炎の一筆入魂BACK NUMBER
37歳・石原慶幸vs.29歳・會澤翼!
広島を牽引する2人の熱血捕手。
posted2017/04/20 11:00
text by
前原淳Jun Maehara
photograph by
Kyodo News
ユニホームの左腕に輝く優勝エンブレムがまぶしい。前年王者の広島は4月中旬、15試合を終えた時点で11勝3敗1分けという好スタートを切った。
焦点だった黒田博樹氏の穴を埋めようと、若手投手陣が奮闘を続け、打線が盛り立てる――。
今季の広島は勢いだけではない。
昨季優勝した自信を持って、地に足をつけて戦っている。その陰には、2人の扇の要の存在がある。

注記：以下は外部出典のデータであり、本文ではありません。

### config.mk
export PLATFORM = sky130hd
export DESIGN_NAME = fmrv32im_conv33_acc
export DESIGN_NICKNAME = d
export VERILOG_FILES = /design/src/rtl/fmrv32im_conv33_acc.sv
export SDC_FILE = /design/constraint.sdc
export NUM_CORES = 1
export LEC_CHECK = 0
export CAP_MARGIN = 20
export CORE_ASPECT_RATIO = 1.4
export CORE_MARGIN = 2
export CORE_UTILIZATION = 50
export DETAILED_ROUTE_END_ITERATION = 10
export PLACE_DENSITY_LB_ADDON = 0.12
export REMOVE_ABC_BUFFERS = 1
export SYNTH_ARGS = -nofsm -noshare
export SYNTH_HDL_FRONTEND = slang
export SYNTH_SLANG_ARGS = --single-unit
### constraint.sdc
create_clock -name CLK -period 4.1 [get_ports CLK]
set_input_delay 0.82 -clock CLK [delete_from_list [all_inputs] [get_ports CLK]]
set_output_delay 0.82 -clock CLK [all_outputs]
set_load 0.01 [all_outputs]
### src/rtl/fmrv32im_conv33_acc.sv
// fmrv32im_conv33_acc
// ---------------------------------------------------------------------------
// Sums ROWS signed row partial sums (from an upstream 3-term multiply-add)
// into one output pixel. The sum is arithmetically shifted right and then
// clamped to an unsigned 8-bit pixel.
//
// Handshakes:
//   - Input side: IN_VALID is a strobe, and there is no back-pressure.
//     A strobe is consumed only in ACC. A strobe in IDLE or OUT is
//     discarded and pulses DROP for one cycle.
//   - Output side: valid/ready. OUT_VALID comes only from the state
//     register. Once it is raised, it stays high until a cycle with
//     OUT_READY=1. OUT_DATA and OUT_SAT do not change while it is high.
//     A transfer happens on a rising edge where OUT_VALID=1 and
//     OUT_READY=1.
//
// Ports:
//   CLK        system clock. All state changes on its rising edge.
//   RST        asynchronous, active-high reset.
//   START      pulse that opens a new pixel. SHIFT is latched with it.
//   SHIFT      arithmetic right-shift amount (0..31).
//   IN_VALID   partial-sum strobe.
//   IN_DATA    signed 32-bit row partial sum.
//   OUT_READY  consumer accepts the pixel.
//   OUT_VALID  pixel result valid.
//   OUT_DATA   saturated unsigned pixel.
//   OUT_SAT    the pixel was clamped.
//   BUSY       high in ACC and OUT.
//   DROP       one-cycle pulse after a strobe arrives outside ACC.
//   DBG_STATE  current FSM state (IDLE=0, ACC=1, OUT=2), for observation.
// ---------------------------------------------------------------------------
module fmrv32im_conv33_acc #(
  parameter int ROWS = 3
) (
  input  logic        CLK,
  input  logic        RST,
  input  logic        START,
  input  logic [4:0]  SHIFT,
  input  logic        IN_VALID,
  input  logic [31:0] IN_DATA,
  input  logic        OUT_READY,
  output logic        OUT_VALID,
  output logic [7:0]  OUT_DATA,
  output logic        OUT_SAT,
  output logic        BUSY,
  output logic        DROP,
  output logic [1:0]  DBG_STATE
);

  typedef enum logic [1:0] {
    IDLE = 2'd0,
    ACC  = 2'd1,
    OUT  = 2'd2
  } state_t;

  localparam logic [1:0] LAST_ROW = 2'(ROWS - 1);

  state_t             state;
  logic signed [33:0] acc;
  logic [1:0]         row_cnt;
  logic [4:0]         shift_q;
  logic [7:0]         data_q;
  logic               sat_q;
  logic               drop_q;

  // The pixel is formed from the running sum plus the final partial sum.
  // It is formed in the same cycle as that strobe, so the result is
  // registered one cycle after the last strobe. With 34 bits, four
  // full-scale 32-bit terms cannot wrap.
  logic signed [33:0] sum;
  logic signed [33:0] shifted;
  logic [7:0]         pix_data;
  logic               pix_sat;

  always_comb begin
    sum      = acc + {{2{IN_DATA[31]}}, IN_DATA};
    shifted  = sum >>> shift_q;
    pix_data = shifted[7:0];
    pix_sat  = 1'b0;
    if (shifted[33]) begin
      pix_data = 8'd0;
      pix_sat  = 1'b1;
    end else if (|shifted[32:8]) begin
      pix_data = 8'd255;
      pix_sat  = 1'b1;
    end
  end

  always_ff @(posedge CLK or posedge RST) begin
    if (RST) begin
      state   <= IDLE;
      acc     <= '0;
      row_cnt <= '0;
      shift_q <= '0;
      data_q  <= '0;
      sat_q   <= 1'b0;
      drop_q  <= 1'b0;
    end else begin
      drop_q <= 1'b0;
      case (state)
        IDLE: begin
          if (IN_VALID) drop_q <= 1'b1;
          if (START) begin
            acc     <= '0;
            row_cnt <= '0;
            shift_q <= SHIFT;
            state   <= ACC;
          end
        end
        ACC: begin
          // START takes priority and abandons the partial pixel. A strobe
          // in the same cycle belongs to the abandoned pixel and is not
          // added.
          if (START) begin
            acc     <= '0;
            row_cnt <= '0;
            shift_q <= SHIFT;
          end else if (IN_VALID) begin
            if (row_cnt == LAST_ROW) begin
              data_q <= pix_data;
              sat_q  <= pix_sat;
              state  <= OUT;
            end else begin
              acc     <= sum;
              row_cnt <= row_cnt + 2'd1;
            end
          end
        end
        OUT: begin
          if (IN_VALID) drop_q <= 1'b1;
          // START is only honoured together with a completed transfer.
          if (OUT_READY) begin
            if (START) begin
              acc     <= '0;
              row_cnt <= '0;
              shift_q <= SHIFT;
              state   <= ACC;
            end else begin
              state <= IDLE;
            end
          end
        end
        default: state <= IDLE;
      endcase
    end
  end

  // These outputs are decoded from registers only. They follow reset at
  // once and never depend on OUT_READY.
  assign OUT_VALID = (state == OUT);
  assign BUSY      = (state != IDLE);
  assign OUT_DATA  = data_q;
  assign OUT_SAT   = sat_q;
  assign DROP      = drop_q;
  assign DBG_STATE = state;

endmodule
=== After elaboration in Yosys (flattened, before gate mapping) ===
Index checks and enable logic that the tools add are counted.

* Register bits: 53
* Bits of input ports: 42
* Word-level logic and storage cells: 60

* Add/sub/neg operators: 2
* Equal/unequal tests: 10
* Shift operators: 1
* Muxes and demuxes: 28
* Bitwise operators: 1
* Reductions and logical operators: 11

{| class="wikitable"
|+ Operators by type and width
! kind !! number
|-
| 34-bit 2-to-1 mux || 5
|-
| 34-bit one-hot mux with 3 select lines || 1
|-
| 34-bit adder || 1
|-
| 34-bit by 5-bit >>> shifter with 34-bit output || 1
|-
| 25-bit OR reduction || 1
|-
| 2-bit 2-to-1 mux || 10
|-
| 8-bit 2-to-1 mux || 2
|-
| 2-bit one-hot mux with 3 select lines || 2
|-
| 5-bit 2-to-1 mux || 2
|-
| 2-bit != test, second input constant || 5
|-
| 5-bit one-hot mux with 2 select lines || 1
|-
| 4-bit AND reduction || 2
|-
| 3-bit != test, second input constant || 2
|-
| 1-bit 2-to-1 mux || 5
|-
| 5-bit AND reduction || 1
|-
| 2-bit == test, second input constant || 2
|-
| 2-bit nonzero test || 2
|-
| 2-bit OR reduction || 2
|-
| 3-bit nonzero test || 1
|-
| 2-bit by 1-bit adder with 2-bit output, second input constant || 1
|-
| 2-bit by 1-bit == test with 1-bit output, second input constant || 1
|-
| 2-bit zero test || 1
|-
| 2-bit AND reduction || 1
|-
| 1-bit NOT || 1
|}

=== Depth between registers and ports, before layout ===
* Depth after elaboration: 5
* Depth in mapped cells: 16

=== Worst setup path before layout ===
OpenSTA, ideal clock, no wires.

* Path kind: input -> register
* Start point: input port IN_DATA[0]
* End point: register data_q[0], in the netlist OUT_DATA[0]
* Library setup time: 159 ps
* Arrival: 4260 ps
* Required time: 3941 ps
* Slack: -319 ps
* Stages: 16
* Path through: ha_1 > inv_1 > fa_1 > nand2b_1 > a21oi_2 > o21ai_2 > a2111oi_4 > nor2_1 > xnor2_1 > mux4_2 > nor4_4 > a22o_1 > nand4b_1 > or3_1 > a21oi_4 > a31oi_1

* Longest elaborated chain between the ends: 5

{| class="wikitable"
|+ Ends and longest elaborated chain
! what !! line !! RTL
|-
| from (decl) || 40 || <nowiki>input logic [31:0] IN_DATA,</nowiki>
|-
| 34-bit adder * || 76 || <nowiki>sum = acc + {{2{IN_DATA[31]}}, IN_DATA};</nowiki>
|-
| 34-bit by 5-bit >>> shifter with 34-bit output * || 77 || <nowiki>shifted = sum >>> shift_q;</nowiki>
|-
| 25-bit OR reduction || 83 || <nowiki>end else if (|shifted[32:8]) begin</nowiki>
|-
| 8-bit 2-to-1 mux || 83 ||
|-
| 8-bit 2-to-1 mux * || 80 || <nowiki>if (shifted[33]) begin</nowiki>
|-
| to (signal assigned) || 120 || <nowiki>data_q <= pix_data;</nowiki>
|-
| to (decl) || 62 || <nowiki>logic [7:0] data_q;</nowiki>
|}

Mark *: on every way between the ends. The rest lies on a longest branch, timed or not.
A chain may end at the register's enable or synchronous reset.

=== Worst setup path in the final report ===
* Start point: input port IN_DATA[8]
* End point: register data_q[2], in the netlist OUT_DATA[2]

Same word-level chain as after synthesis.

==> impl_metrics.csv <==
group,metric,value,unit
sta,fin_ws,-0.291,ns
floorplan,die_y,139,um
setup_path,critPathCaptureType,"flop",
finish,n_antenna_cell,0,
power_and_ir_drop,seqPwrFrac,0.122,
sta,timing.final.crit_share,1.07,
sta,rsz0062_at_grt,"yes",
synthesis,synth.largest_area_cell,"dfrtp_1",
sta,fmax,0.228,GHz
power_and_ir_drop,p_switching,3.02,mW
power_and_ir_drop,comb_power_share,0.805,
placed_design,hpwl,20.9,mm
floorplan,die_width,101,um
setup_path,cp_num_buf_inv,1,
global_route,grt_pass1_vias,8960,
sta,fin_hold_ws,0.513,ns
setup_path,r2r_start,"acc[1]",
global_route,antenna_found_initial,1,
synthesis,synth_top_area_frac,0.203,
clocking,cts_buffers,5,
global_route,grt_max_degree,45,
synthesis,postSynth.asyncResetShare,1.00,
synthesis,syn-instance-count,825,
clocking,clockRootBuffer,"clkbuf_16",
floorplan,num_rows,49,
setup_path,reg2regPathDepth,17,
drt,drtPass1Iterations,8,
clocking,cts_sinks,53,
global_route,grt_pass1_wl,46.5,mm
clocking,clk_latency,0.31,ns
sta,fin_setup_tns,-2.17,ns
synthesis,yosysWarnings,0,
floorplan,ios,56,
setup_path,regToRegSetupSlack,-0.13,ns
clocking,clk_pin_slew_worst_paths,0.09,ns
power_and_ir_drop,clockPowerShare,0.073,
drt,route.detailed.drc,0,
global_route,grt_overflow,0,
setup_path,crit_chain,"clkdlybuf4s15_1 > ha_4 > a21oi_1 > o21a_1 > o2bb2ai_4 > or3_4 > and2_4 > mux4_2 > mux2i_2 > a31o_1 > o2111ai_2 > or3_4 > a21oi_4 > a31oi_1",
sta,fin_skew,0.00593,ns
power_and_ir_drop,p_leak,4.71,nW
clocking,cts_tree,"yes",
finish,final_nets,1255,
setup_path,path_class,"input port to flop",
synthesis,avgSynthCellArea,7.90,sq um
drt,drt_wl_total,32.5,mm
synthesis,ys_ff_latch,53,
sta,finalSetupViolCount,9,
setup_path,crit_top_cell,"or3_4",
setup_path,crit_path_start,"IN_DATA[8]",
synthesis,synthTopCellsByArea,"dfrtp_1 (20%), ha_1 (6.5%), nand2_1 (6.0%), o21ai_0 (4.3%), mux2i_1 (4.0%)",
setup_path,start_kind,"input port",
clocking,cts_hold_buffers,0,
sta,max_slew_margin,0.353,
setup_path,r2r_end,"OUT_DATA[2]",
setup_path,endpoint,"OUT_DATA[2]",
sta,period_minus_slack,4.39,ns
synthesis,synth_flop_cell,"dfrtp_1",
drt,viasPerCell,6.82,
run_status,outcome,"complete, but fails checks",
global_route,track_usage,0.424,
drt,drtAntennaViolNets,0,
sta,hold_violations,0,
setup_path,crit_fanout,7,
drt,drt-initial-drc-count,796,
placed_design,port_buffers,55,
finish,area_growth,68.3,%
setup_path,path_delay_family,"compound AO/OA/AOI/OAI gates",
sta,drv_slew,0,
sta,worst-slew-pin-transition,0.965,ns
power_and_ir_drop,p_per_area,599,nW/um^2
flow_run,cap_violations,0,
synthesis,synth_edf_count,0,
synthesis,ys_seq_area_frac,0.203,
power_and_ir_drop,vdd_drop_max,0.372,mV
finish,drive_above_1_share,0.472,
setup_path,cp.required,4.25,ns
run_status,violations,"setup timing",
setup_path,cp_slowest_stage_delay,0.50,ns
power_and_ir_drop,sw_frac_of_total,0.460,
setup_path,arrival,4.54,ns
setup_path,slowest_stage,"mux4_2",
synthesis,synth_area,6520,sq um
min_path,hp-class,"flop to flop",
clocking,clk_path_buf_depth,2,
drt,wl_per_cell,24.4,um
setup_path,cp.depth,14,
clocking,h-tree-depth,2,
synthesis,synthDistinctLibCells,95,
placed_design,gp_congestion,1.03,
floorplan,start_util,0.509,
power_and_ir_drop,p_int,3.55,mW
floorplan,core,12800,sq um
floorplan,fp.dieArea,14000,sq um
drt,num_vias,9083,
==> worst min-delay path by stage <==
stage | startpoint | to | cells past startpoint
final | acc[33] | acc[33] | 2
after global routing | row_cnt[1] | row_cnt[1] | 2
after CTS | row_cnt[1] | row_cnt[1] | 2
after detailed placement | acc[27] | acc[27] | 2
after global placement | acc[22] | acc[22] | 2
after floorplan | acc[10] | acc[10] | 2
==> state kept, by name (all words and copies together), names as in the netlist <==
| name | cells |
|---|---|
| acc | 34 |
| OUT_DATA | 8 |
| shift_q | 5 |
| DBG_STATE | 2 |
| row_cnt | 2 |
| DROP | 1 |
| OUT_SAT | 1 |
==> repair_timing <==
item	4_1_cts	5_1_grt
setup buffers	52	31
pin swaps	93	78
setup endpoints to repair	9	9
resized for setup	199	92
==> layer usage <==
metal / share of wire / vias to the layer above / track usage
li1: - / 3875 / -
met1: 0.34 / 4248 / 0.471
met2: 0.48 / 690 / 0.720
met3: 0.089 / 270 / 0.0736
met4: 0.090 / 0 / 0.294
met5: 0 / - / 0
==> power by group through the flow <==
stage	Combinational (mW)	Sequential, mW	Clock (mW)
floorplan	1.91	0.771	0
global placement	3.79	0.757	0
detailed placement	3.87	0.768	0
CTS	4.55	0.794	0.481
global route	5.52	0.811	0.496
finish	5.29	0.799	0.481
==> stage by stage <==
step | worst slack, ns | power [mW] | instance area (sq um) | cells | utilization
after global routing | -0.465 | 6.82 | 11000 | 1332 | 0.857
after detailed placement | -1.19 | 4.64 | 8980 | 1242 | 0.701
after CTS | -0.0897 | 5.82 | 10400 | 1301 | 0.809
after global placement | -1.08 | 4.55 | 8980 | 1242 | 0.701
final | -0.291 | 6.57 | 11000 | 1332 | 0.857
after floorplan | -0.327 | 2.68 | 6260 | 773 | -
==> kinds of logic (layout without fill, tap and decap cells) <==
family	Yosys count	in the layout	share of synthesized area
AOI/OAI and AO/OA	313	313	0.347
DFF	53	53	0.203
muxes	38	38	0.0779
adders and majority gates	35	35	0.0683
xor gates and xnor gates	24	24	0.0322
and+or+nand+nor	288	288	0.219
buffers and inverters	74	428	0.0522
==> cell type report <==
cell class,instances,area (sq um)
fill,706,1840
timing repair buffer,398,3190
tap,153,191
sequential,53,1330
clock buffer,5,125
inverter,22,82.6
clock inverter,3,28.8
multi-input combinational,698,6030
==> cells in the mapped netlist (6+ instances only) <==
cell	n
o21ai_0	56
a21o_1	7
ha_1	34
o21a_1	9
nand4_1	18
o21ai_1	17
xnor2_1	17
o211ai_1	16
nand2_1	104
and3_1	7
buf_2	8
a21oi_2	9
mux2i_1	26
and2_1	12
nand2b_1	10
nor2_1	64
or3_1	11
xor2_1	7
clkbuf_1	26
a21oi_1	49
nor3_1	15
inv_1	19
buf_4	12
o22ai_1	6
a31oi_1	10
a211oi_1	22
nand3_1	14
a22o_1	23
o2111ai_1	6
mux4_2	10
nor4_1	6
dfrtp_1	53
==> worst reg2reg max path, delay by kind of cell, from the launching register on <==
kind	cells	cell delay (ns)
AOI/OAI and AO/OA	9	2.02
buffers and inverters	3	0.51
and+or+nand+nor	2	0.52
DFF	1	0.43
adders and majority gates	1	0.28
muxes	2	0.30
==> cells in the final DEF, fill, tap and decap left out, types with 6 or more instances in the layout <==
cell,instances
o21ai_1,13
a211oi_1,16
dlygate4sd2_1,12
mux4_2,10
buf_6,26
ha_1,6
or3_1,6
o21ai_2,10
nand2_1,98
a22o_1,23
nand2b_1,9
nand3_1,13
clkdlybuf4s50_1,27
mux2i_1,21
xnor2_1,13
a31oi_1,9
a21oi_4,19
o21ai_0,46
a211oi_2,7
a21oi_1,29
xor2_1,6
dfrtp_1,53
a21o_1,6
nand4_1,18
inv_1,16
nor2_2,8
nor3_1,11
and2_1,8
o21ai_4,8
o211ai_1,16
o21a_1,8
nor2_1,55
ha_4,28
a21oi_2,12
buf_4,317
(Power assumes the default switching activity.)
==> config.mk <==
export PLATFORM = sky130hd
export DESIGN_NAME = baud_unit
export DESIGN_NICKNAME = d
export VERILOG_FILES = /design/src/rtl/baud_pkg.sv /design/src/rtl/baud_unit.sv
export SDC_FILE = /design/constraint.sdc
export NUM_CORES = 1
export LEC_CHECK = 0
export ABC_CLOCK_PERIOD_IN_PS = 1550
export BUFFER_PORTS_ARGS = -buffer_cell sky130_fd_sc_hd__buf_2
export CORE_MARGIN = 10
export CORE_UTILIZATION = 40
export CTS_CLUSTER_DIAMETER = 40
export DETAILED_ROUTE_END_ITERATION = 8
export GPL_TIMING_DRIVEN = 0
export HOLD_SLACK_MARGIN = 0.05
export PLACE_DENSITY_LB_ADDON = 0.08
export SLEW_MARGIN = 20
export SYNTH_ARGS = -nofsm -noshare
export SYNTH_HDL_FRONTEND = slang
export SYNTH_SLANG_ARGS = --single-unit
==> constraint.sdc <==
create_clock -name clk -period 1.55 [get_ports clk]
set_clock_uncertainty 0.15 [all_clocks]
set_input_delay 0.155 -clock clk [delete_from_list [all_inputs] [get_ports clk]]
set_output_delay 0.155 -clock clk [all_outputs]
set_load 0.01 [all_outputs]
File: src/rtl/voice_mix_scheduler.sv
// Voice mix scheduler: polls synth voices once per audio frame, sums their samples with
// saturation and presents the mix to the I2S transmitter at a fixed frame phase.
`timescale 1ns/1ps
module voice_mix_scheduler #(
    parameter int NUM_VOICES   = 4,
    parameter int FRAME_CYCLES = 1024,
    parameter int UPDATE_PHASE = 512,
    parameter int TIMEOUT      = 64
) (
    input  logic                     clk48m,
    input  logic                     rst,
    input  logic                     enable,
    input  logic [NUM_VOICES-1:0]    voice_mask,
    input  logic [16*NUM_VOICES-1:0] voice_data,
    input  logic [NUM_VOICES-1:0]    ack,
    input  logic                     clear_flags,
    output logic [NUM_VOICES-1:0]    req,
    output logic [15:0]              sample_out,
    output logic                     frame_tick,
    output logic                     busy,
    output logic [NUM_VOICES-1:0]    miss,
    output logic                     overrun
);
    // state | meaning
    // IDLE  | waiting for frame phase 0; also parked when muted or finished
    // SCAN  | evaluate voice idx: skip if masked, otherwise raise req[idx]
    // WAIT  | req[idx] held high until ack or timeout
    // DONE  | saturate accumulator into the pending sample
    typedef enum logic [1:0] {IDLE, SCAN, WAIT, DONE} state_t;

    localparam int PH_W  = (FRAME_CYCLES > 1) ? $clog2(FRAME_CYCLES) : 1;
    localparam int IDX_W = $clog2(NUM_VOICES + 1);
    localparam int WT_W  = $clog2(TIMEOUT + 1);
    localparam int ACC_W = 16 + $clog2(NUM_VOICES) + 1;
    localparam logic signed [ACC_W-1:0] SAT_MAX = ACC_W'(32767);
    localparam logic signed [ACC_W-1:0] SAT_MIN = ACC_W'(-32768);

    state_t                  state_q, state_d;
    logic [PH_W-1:0]         phase_q, phase_d;
    logic [IDX_W-1:0]        idx_q, idx_d;
    logic [WT_W-1:0]         wait_q, wait_d;
    logic signed [ACC_W-1:0] acc_q, acc_d;
    logic [15:0]             pending_q, pending_d;
    logic [15:0]             sample_out_q, sample_out_d;
    logic [NUM_VOICES-1:0]   req_q, req_d;
    logic [NUM_VOICES-1:0]   miss_q, miss_d;
    logic                    overrun_q, overrun_d;
    logic                    frame_tick_q, frame_tick_d;
    logic                    muted_q, muted_d;
    logic                    done_q, done_d;

    logic                    cur_mask, cur_ack;
    logic signed [15:0]      cur_data;
    logic [NUM_VOICES-1:0]   cur_onehot;

    always_comb begin
        cur_mask   = 1'b0;
        cur_ack    = 1'b0;
        cur_data   = '0;
        cur_onehot = '0;
        for (int i = 0; i < NUM_VOICES; i++) begin
            if (idx_q == IDX_W'(i)) begin
                cur_mask      = voice_mask[i];
                cur_ack       = ack[i];
                cur_data      = voice_data[16*i +: 16];
                cur_onehot[i] = 1'b1;
            end
        end
    end

    always_comb begin
        state_d      = state_q;
        phase_d      = (phase_q == PH_W'(FRAME_CYCLES - 1)) ? '0 : phase_q + PH_W'(1);
        idx_d        = idx_q;
        wait_d       = wait_q;
        acc_d        = acc_q;
        pending_d    = pending_q;
        sample_out_d = sample_out_q;
        req_d        = req_q;
        miss_d       = miss_q;
        overrun_d    = overrun_q;
        frame_tick_d = (phase_q == '0);
        muted_d      = muted_q;
        done_d       = done_q;

        // Clear first so that a set in the same cycle wins.
        if (clear_flags) begin
            miss_d    = '0;
            overrun_d = 1'b0;
        end

        case (state_q)
            IDLE: begin
                if (phase_q == '0) begin
                    done_d = 1'b0;
                    if (enable) begin
                        acc_d   = '0;
                        idx_d   = '0;
                        muted_d = 1'b0;
                        state_d = SCAN;
                    end else begin
                        muted_d = 1'b1;
                    end
                end
            end
            SCAN: begin
                if (idx_q == IDX_W'(NUM_VOICES)) begin
                    state_d = DONE;
                end else if (!cur_mask) begin
                    idx_d = idx_q + IDX_W'(1);
                end else begin
                    req_d   = cur_onehot;
                    wait_d  = '0;
                    state_d = WAIT;
                end
            end
            WAIT: begin
                if (cur_ack) begin
                    acc_d   = acc_q + ACC_W'(cur_data);
                    req_d   = '0;
                    idx_d   = idx_q + IDX_W'(1);
                    state_d = SCAN;
                end else if (wait_q == WT_W'(TIMEOUT - 1)) begin
                    req_d   = '0;
                    miss_d  = miss_d | cur_onehot;
                    idx_d   = idx_q + IDX_W'(1);
                    state_d = SCAN;
                end else begin
                    wait_d = wait_q + WT_W'(1);
                end
            end
            DONE: begin
                if (acc_q > SAT_MAX)      pending_d = 16'h7fff;
                else if (acc_q < SAT_MIN) pending_d = 16'h8000;
                else                      pending_d = acc_q[15:0];
                done_d  = 1'b1;
                state_d = IDLE;
            end
            default: state_d = IDLE;
        endcase

        // A sequence still running at the update point is abandoned, not waited for.
        if (phase_q == PH_W'(UPDATE_PHASE)) begin
            if (muted_q) begin
                sample_out_d = '0;
            end else if (state_q != IDLE) begin
                overrun_d = 1'b1;
                req_d     = '0;
                acc_d     = '0;
                state_d   = IDLE;
            end else if (done_q) begin
                sample_out_d = pending_q;
            end
        end
    end

    always_ff @(posedge clk48m or posedge rst) begin
        if (rst) begin
            state_q      <= IDLE;
            phase_q      <= '0;
            idx_q        <= '0;
            wait_q       <= '0;
            acc_q        <= '0;
            pending_q    <= '0;
            sample_out_q <= '0;
            req_q        <= '0;
            miss_q       <= '0;
            overrun_q    <= 1'b0;
            frame_tick_q <= 1'b0;
            muted_q      <= 1'b0;
            done_q       <= 1'b0;
        end else begin
            state_q      <= state_d;
            phase_q      <= phase_d;
            idx_q        <= idx_d;
            wait_q       <= wait_d;
            acc_q        <= acc_d;
            pending_q    <= pending_d;
            sample_out_q <= sample_out_d;
            req_q        <= req_d;
            miss_q       <= miss_d;
            overrun_q    <= overrun_d;
            frame_tick_q <= frame_tick_d;
            muted_q      <= muted_d;
            done_q       <= done_d;
        end
    end

    assign req        = req_q;
    assign sample_out = sample_out_q;
    assign frame_tick = frame_tick_q;
    assign busy       = (state_q != IDLE);
    assign miss       = miss_q;
    assign overrun    = overrun_q;

endmodule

現状のローテーションでは、野村祐輔と岡田明丈、ドラフト1位加藤拓也のときに石原慶幸がマスクを被り、大瀬良大地、九里亜蓮、ドラフト3位床田寛樹のときには會澤翼がマスクを被る。分業制でそれぞれが、投手陣のいいところを引き出している。
石原と會澤、ふたりの捕手がチームを熱くする!
ベテラン石原は新人加藤と初めてバッテリーを組んだ4月7日ヤクルト戦(マツダスタジアム)で、直球がまったく入らないイニングがあるほど荒れた内容でも9回1死まで無安打無失点に導いた。
會澤も負けていない。急成長する九里に、復活を期す大瀬良、新人床田。三者三様の個性をうまく引き出している。
ここまでほぼ先発マスクを分け合う石原と會澤。捕手力の高さがチームに安定感を与えている。
インサイドワークに定評がある石原と比較される會澤には、リードに厳しい意見が聞かれることもあった。リードに絶対はないものの、雑音は自然と耳に入る。ただ、それは若い捕手が正捕手へ成長するために、通らなければいけない道なのかもしれない。
石原、會澤とともにプレーし、現在は二軍バッテリーコーチを務める倉義和も「そりゃ若いときは失敗もある。捕手は試合に出て覚えるしかない。そういう外野の声は経験を重ねていけばなくなるもの」と話していた。